Attempting to meet the state’s so-called 80 by 50 mandate is unrealistic and could cost consumers more than $1 trillion by 2050, according to Jonathan Lesser, the president of consulting firm Continental Economics. He does not have much faith in New York’s Clean Energy Standard, which seeks to reduce the state’s gas emission 80 percent by 2050.

“They might say ‘Oh. They’re just climate deniers,’” he said about environmentalist might criticize his findings, “but it has nothing to do with whether you believe in climate change or not. It’s simple economics.”

Meeting the standard requires electrifying the state’s entire economy on a massive scale, said Lesser, whose forthcoming Aug. 22 report for the Manhattan Institute highlights the costs associated with the policy. It’s nearly impossible for state officials to construct the number of wind turbines and solar panels necessary to eliminate the need for fossil fuels, he added.

Even with enormous gains in energy efficiency, the mandate would require installing at least 100,000 megawatts (MW) of offshore wind generation, or 300,000 MW of solar power capacity by 2050, which is enormous by today’s standards. The U.S. has only about 11,300 MW of new solar power capacity. Hitting that mark would require installing at least 200,000 MW of battery storage to compensate for the intermittency of solar and wind power.

New York state regulators have also not considered the costs associated with the 1,000 miles of new high-voltage transmission facilities needed to shuttle the electricity to consumers. Worse still, he said, such a large buildup of renewable infrastructure will surely have significant effects on the environment, which will come with a cost.

“It’s possible that battery tech could improve so quickly that it will be trivial,” Lesser said about those who suggest technology could render the cost projections moot. “But by 2050 we could be flying in cars fueled by anti-gravity pills. But taking into cost of new technologies, I still don’t see the cost falling.”

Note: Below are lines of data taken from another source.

[config.mk]
export PLATFORM = sky130hd
export DESIGN_NAME = alu_arbiter
export DESIGN_NICKNAME = d
export VERILOG_FILES = /design/src/rtl/alu_arb_pkg.sv /design/src/rtl/alu_rr_arb2.sv /design/src/rtl/alu_arbiter.sv
export SDC_FILE = /design/constraint.sdc
export NUM_CORES = 1
export LEC_CHECK = 0
export ABC_AREA = 1
export CAP_MARGIN = 20
export CORE_ASPECT_RATIO = 0.6
export CORE_MARGIN = 3
export CORE_UTILIZATION = 45
export DETAILED_ROUTE_END_ITERATION = 6
export PLACE_DENSITY = 0.9
export SYNTH_ARGS = -nofsm -noshare
export SYNTH_HDL_FRONTEND = slang
export SYNTH_SLANG_ARGS = --single-unit
export TNS_END_PERCENT = 50
[constraint.sdc]
create_clock -name clk -period 1.8 [get_ports clk]
set_input_delay 0.36 -clock clk [delete_from_list [all_inputs] [get_ports clk]]
set_output_delay 0.36 -clock clk [all_outputs]
set_load 0.1 [all_outputs]
[src/rtl/alu_arb_pkg.sv]
// Shared definitions for the two-requester ALU arbiter: widths, FSM state
// encodings and the ALU opcode map.
package alu_arb_pkg;

    localparam int unsigned DATA_W_DEF = 4;
    localparam int unsigned OP_W_DEF   = 4;

    // FSM state encodings
    typedef logic [1:0] state_t;
    localparam state_t ST_IDLE = 2'd0;
    localparam state_t ST_EXEC = 2'd1;
    localparam state_t ST_CAPT = 2'd2;

    // ALU opcode map; the arbiter forwards every opcode unmodified
    localparam logic [3:0] OP_NOP  = 4'h0;
    localparam logic [3:0] OP_AND  = 4'h1;
    localparam logic [3:0] OP_OR   = 4'h2;
    localparam logic [3:0] OP_NAND = 4'h3;
    localparam logic [3:0] OP_NOR  = 4'h4;
    localparam logic [3:0] OP_NOT  = 4'h5;
    localparam logic [3:0] OP_XNOR = 4'h6;
    localparam logic [3:0] OP_XOR  = 4'h7;
    localparam logic [3:0] OP_SHL  = 4'h8;
    localparam logic [3:0] OP_SHR  = 4'h9;
    localparam logic [3:0] OP_ADD  = 4'hA;
    localparam logic [3:0] OP_SUB  = 4'hB;
    localparam logic [3:0] OP_INC  = 4'hC;
    localparam logic [3:0] OP_DEC  = 4'hD;
    localparam logic [3:0] OP_ROL  = 4'hE;
    localparam logic [3:0] OP_ROR  = 4'hF;

endpackage

[src/rtl/alu_rr_arb2.sv]
// Two-way request arbiter. Default build is round-robin with a last-grant
// register (reset to requester 1 so requester 0 wins the first tie).
// Defining ALU_ARB_FIXED_PRIO_EN selects fixed priority to requester 0.
module alu_rr_arb2 (
    input  logic       clk,
    input  logic       rst,
    input  logic [1:0] req,
    input  logic       update,
    output logic [1:0] gnt
);

`ifdef ALU_ARB_FIXED_PRIO_EN
    // No state is kept in fixed-priority mode
    logic unused_ok;
    assign unused_ok = ^{clk, rst, update};

    // Requester 0 always wins a tie
    always_comb begin
        gnt    = 2'b00;
        gnt[0] = req[0];
        gnt[1] = req[1] & ~req[0];
    end
`else
    logic last_q; // 1: requester 1 was granted last

    // Remember who won the most recent accepted transfer
    always_ff @(posedge clk) begin
        if (rst) begin
            last_q <= 1'b1;
        end else if (update) begin
            last_q <= gnt[1];
        end
    end

    // On a tie, favour the requester that was not granted last
    always_comb begin
        gnt = req;
        if (req == 2'b11) begin
            gnt = last_q ? 2'b01 : 2'b10;
        end
    end
`endif

endmodule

The policy’s advocates get the basic economics wrong, because they use the social cost of carbon, which were developed by former President Barack Obama, Lesser said. But if New York reduced its carbon emission to zero by tomorrow, it would have almost no effect on temperature or climate.

Eliminating all of New York’s fossil fuel consumption would still not reduce climate change, because China and India are among the top carbon emitters on the planet. China plans to increase its coal capacity up to 20 percent.

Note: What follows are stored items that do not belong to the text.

[src/rtl/mips_ctrl_pkg.sv]
// Shared encodings for the multicycle MIPS control path: FSM states, opcode/func
// values, ALU operation codes, datapath select values and the control bundle.
package mips_ctrl_pkg;

  typedef enum logic [3:0] {
    S_FETCH,
    S_DECODE,
    S_MEM_ADDR,
    S_MEM_READ,
    S_MEM_WB,
    S_MEM_WRITE,
    S_R_EXEC,
    S_SHIFT_EXEC,
    S_ALU_WB,
    S_I_EXEC,
    S_I_WB,
    S_BRANCH,
    S_JUMP,
    S_JAL,
    S_JR
  } state_e;

  localparam logic [5:0] OP_RTYPE = 6'h00;
  localparam logic [5:0] OP_J     = 6'h02;
  localparam logic [5:0] OP_JAL   = 6'h03;
  localparam logic [5:0] OP_BEQ   = 6'h04;
  localparam logic [5:0] OP_BNE   = 6'h05;
  localparam logic [5:0] OP_ADDI  = 6'h08;
  localparam logic [5:0] OP_SLTI  = 6'h0A;
  localparam logic [5:0] OP_LW    = 6'h23;
  localparam logic [5:0] OP_SW    = 6'h2B;

  localparam logic [5:0] FN_SLL = 6'h00;
  localparam logic [5:0] FN_SRL = 6'h02;
  localparam logic [5:0] FN_JR  = 6'h08;
  localparam logic [5:0] FN_ADD = 6'h20;
  localparam logic [5:0] FN_SUB = 6'h22;
  localparam logic [5:0] FN_AND = 6'h24;
  localparam logic [5:0] FN_OR  = 6'h25;
  localparam logic [5:0] FN_SLT = 6'h2A;

  localparam logic [2:0] ALU_AND = 3'b000;
  localparam logic [2:0] ALU_OR  = 3'b001;
  localparam logic [2:0] ALU_ADD = 3'b010;
  localparam logic [2:0] ALU_SLL = 3'b011;
  localparam logic [2:0] ALU_SRL = 3'b100;
  localparam logic [2:0] ALU_SUB = 3'b110;
  localparam logic [2:0] ALU_SLT = 3'b111;

  localparam logic [1:0] RWA_RT  = 2'd0;
  localparam logic [1:0] RWA_RD  = 2'd1;
  localparam logic [1:0] RWA_R31 = 2'd2;

  localparam logic [1:0] RWD_ALU = 2'd0;
  localparam logic [1:0] RWD_MEM = 2'd1;
  localparam logic [1:0] RWD_PC  = 2'd2;

  localparam logic [1:0] SRCA_PC = 2'd0;
  localparam logic [1:0] SRCA_RS = 2'd1;
  localparam logic [1:0] SRCA_RT = 2'd2;

  localparam logic [2:0] SRCB_RT     = 3'd0;
  localparam logic [2:0] SRCB_FOUR   = 3'd1;
  localparam logic [2:0] SRCB_IMM    = 3'd2;
  localparam logic [2:0] SRCB_IMM_SH = 3'd3;
  localparam logic [2:0] SRCB_SHAMT  = 3'd4;

  localparam logic [1:0] PCSRC_ALU    = 2'd0;
  localparam logic [1:0] PCSRC_ALUREG = 2'd1;
  localparam logic [1:0] PCSRC_JUMP   = 2'd2;
  localparam logic [1:0] PCSRC_RS     = 2'd3;

  typedef struct packed {
    logic       reg_we;
    logic [1:0] reg_write_addr;
    logic [1:0] reg_write_data;
    logic       instr_reg_we;
    logic       instr_or_data;
    logic       pc_reg_we;
    logic       mem_we;
    logic [1:0] alu_src_a;
    logic [2:0] alu_src_b;
    logic [1:0] pc_src;
    logic [2:0] alu_controller;
    logic       illegal_instr;
    logic       retire;
  } ctrl_t;

endpackage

Chinese officials proposed a five-year plan last year that would “raise coal-fired power capacity from around 900 gigawatts last year to as high as 1,100 gigawatts by 2020,” which is “more than the total power capacity of Canada,” according to a report earlier this year from The Wall Street Journal.

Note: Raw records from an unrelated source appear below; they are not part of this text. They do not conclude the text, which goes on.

`src/rtl/sub_pkg.sv`:
```
// Shared types and helpers for the serial subtractor.
// Holds the FSM state encoding and the counter sizing function.
package sub_pkg;

  typedef enum logic {
    ST_IDLE = 1'b0,
    ST_RUN  = 1'b1
  } state_t;

  // Ceiling log2, never narrower than one bit.
  function automatic int clog2(input int v);
    int r;
    r = 0;
    while ((1 << r) < v) r++;
    return (r < 1) ? 1 : r;
  endfunction

endpackage

```
`src/rtl/sub_chain_k.sv`:
```
// K-bit ripple chain of one-bit full-subtractor cells (combinational).
// Ports: x, y, bi in; d, bo, b_msb_in (borrow entering the top cell) out.
module sub_chain_k #(
  parameter int K = 1
) (
  input  logic [K-1:0] x,
  input  logic [K-1:0] y,
  input  logic         bi,
  output logic [K-1:0] d,
  output logic         bo,
  output logic         b_msb_in
);

  logic [K:0] br;

  assign br[0] = bi;

  for (genvar i = 0; i < K; i++) begin : g_cell
    assign d[i]    = x[i] ^ y[i] ^ br[i];
    assign br[i+1] = (~x[i] & y[i])
                   | (~(x[i] ^ y[i]) & br[i]);
  end

  assign bo       = br[K];
  assign b_msb_in = br[K-1];

endmodule

```
`src/rtl/serial_subtractor.sv`:
```
// Multi-cycle a - b - bin, K bits per clock, LSB slice first.
// Ports: clk, rst, start, a, b, bin in; busy, done, diff, bout, ovf, zero out.
module serial_subtractor
  import sub_pkg::*;
#(
  parameter int WIDTH = 8,
  parameter int K     = 1
) (
  input  logic             clk,
  input  logic             rst,
  input  logic             start,
  input  logic [WIDTH-1:0] a,
  input  logic [WIDTH-1:0] b,
  input  logic             bin,
  output logic             busy,
  output logic             done,
  output logic [WIDTH-1:0] diff,
  output logic             bout,
  output logic             ovf,
  output logic             zero
);

  localparam int S  = WIDTH / K;
  localparam int CW = clog2(S);
  localparam logic [CW-1:0] LAST = CW'(S - 1);

  state_t           state;
  logic [CW-1:0]    cnt;
  logic [WIDTH-1:0] a_q;
  logic [WIDTH-1:0] b_q;
  logic             br_q;

  logic [31:0]      base;
  logic [K-1:0]     x;
  logic [K-1:0]     y;
  logic [K-1:0]     d;
  logic             bo;
  logic             bm;
  logic             last;
  logic [WIDTH-1:0] diff_nx;

  assign base = 32'(cnt) * 32'(K);
  assign x    = a_q[base +: K];
  assign y    = b_q[base +: K];
  assign last = (cnt == LAST);

  sub_chain_k #(
    .K(K)
  ) u_chain (
    .x       (x),
    .y       (y),
    .bi      (br_q),
    .d       (d),
    .bo      (bo),
    .b_msb_in(bm)
  );

  // diff with the current slice merged in; used for the zero flag.
  always_comb begin
    diff_nx = diff;
    diff_nx[base +: K] = d;
  end

  always_ff @(posedge clk or posedge rst) begin
    if (rst) begin
      state <= ST_IDLE;
      cnt   <= '0;
      a_q   <= '0;
      b_q   <= '0;
      br_q  <= 1'b0;
      busy  <= 1'b0;
      done  <= 1'b0;
      diff  <= '0;
      bout  <= 1'b0;
      ovf   <= 1'b0;
      zero  <= 1'b0;
    end else begin
      done <= 1'b0;
      unique case (state)
        ST_IDLE: begin
          if (start) begin
            a_q   <= a;
            b_q   <= b;
            br_q  <= bin;
            cnt   <= '0;
            diff  <= '0;
            busy  <= 1'b1;
            state <= ST_RUN;
          end
        end
        ST_RUN: begin
          diff <= diff_nx;
          br_q <= bo;
          cnt  <= cnt + 1'b1;
          if (last) begin
            bout  <= bo;
            ovf   <= bm ^ bo;
            zero  <= (diff_nx == '0);
            done  <= 1'b1;
            busy  <= 1'b0;
            cnt   <= '0;
            state <= ST_IDLE;
          end
        end
        default: state <= ST_IDLE;
      endcase
    end
  end

endmodule

```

China’s coal power generation hit a record 396.1 billion kilowatt hours (kWh) in March, which is 8 percent above coal generation from the previous year. That month’s level of coal production came after the country generated a record-breaking 385.6 billion kWh in December 2016, according to recent reports from energy group Platts Top.

The shear amount of money and resources required to overcome these barriers are astronomical, Lesser said, adding that New York’s gambit is merely “an exercise in symbolic environmentalism that will raise electricity prices across the board.”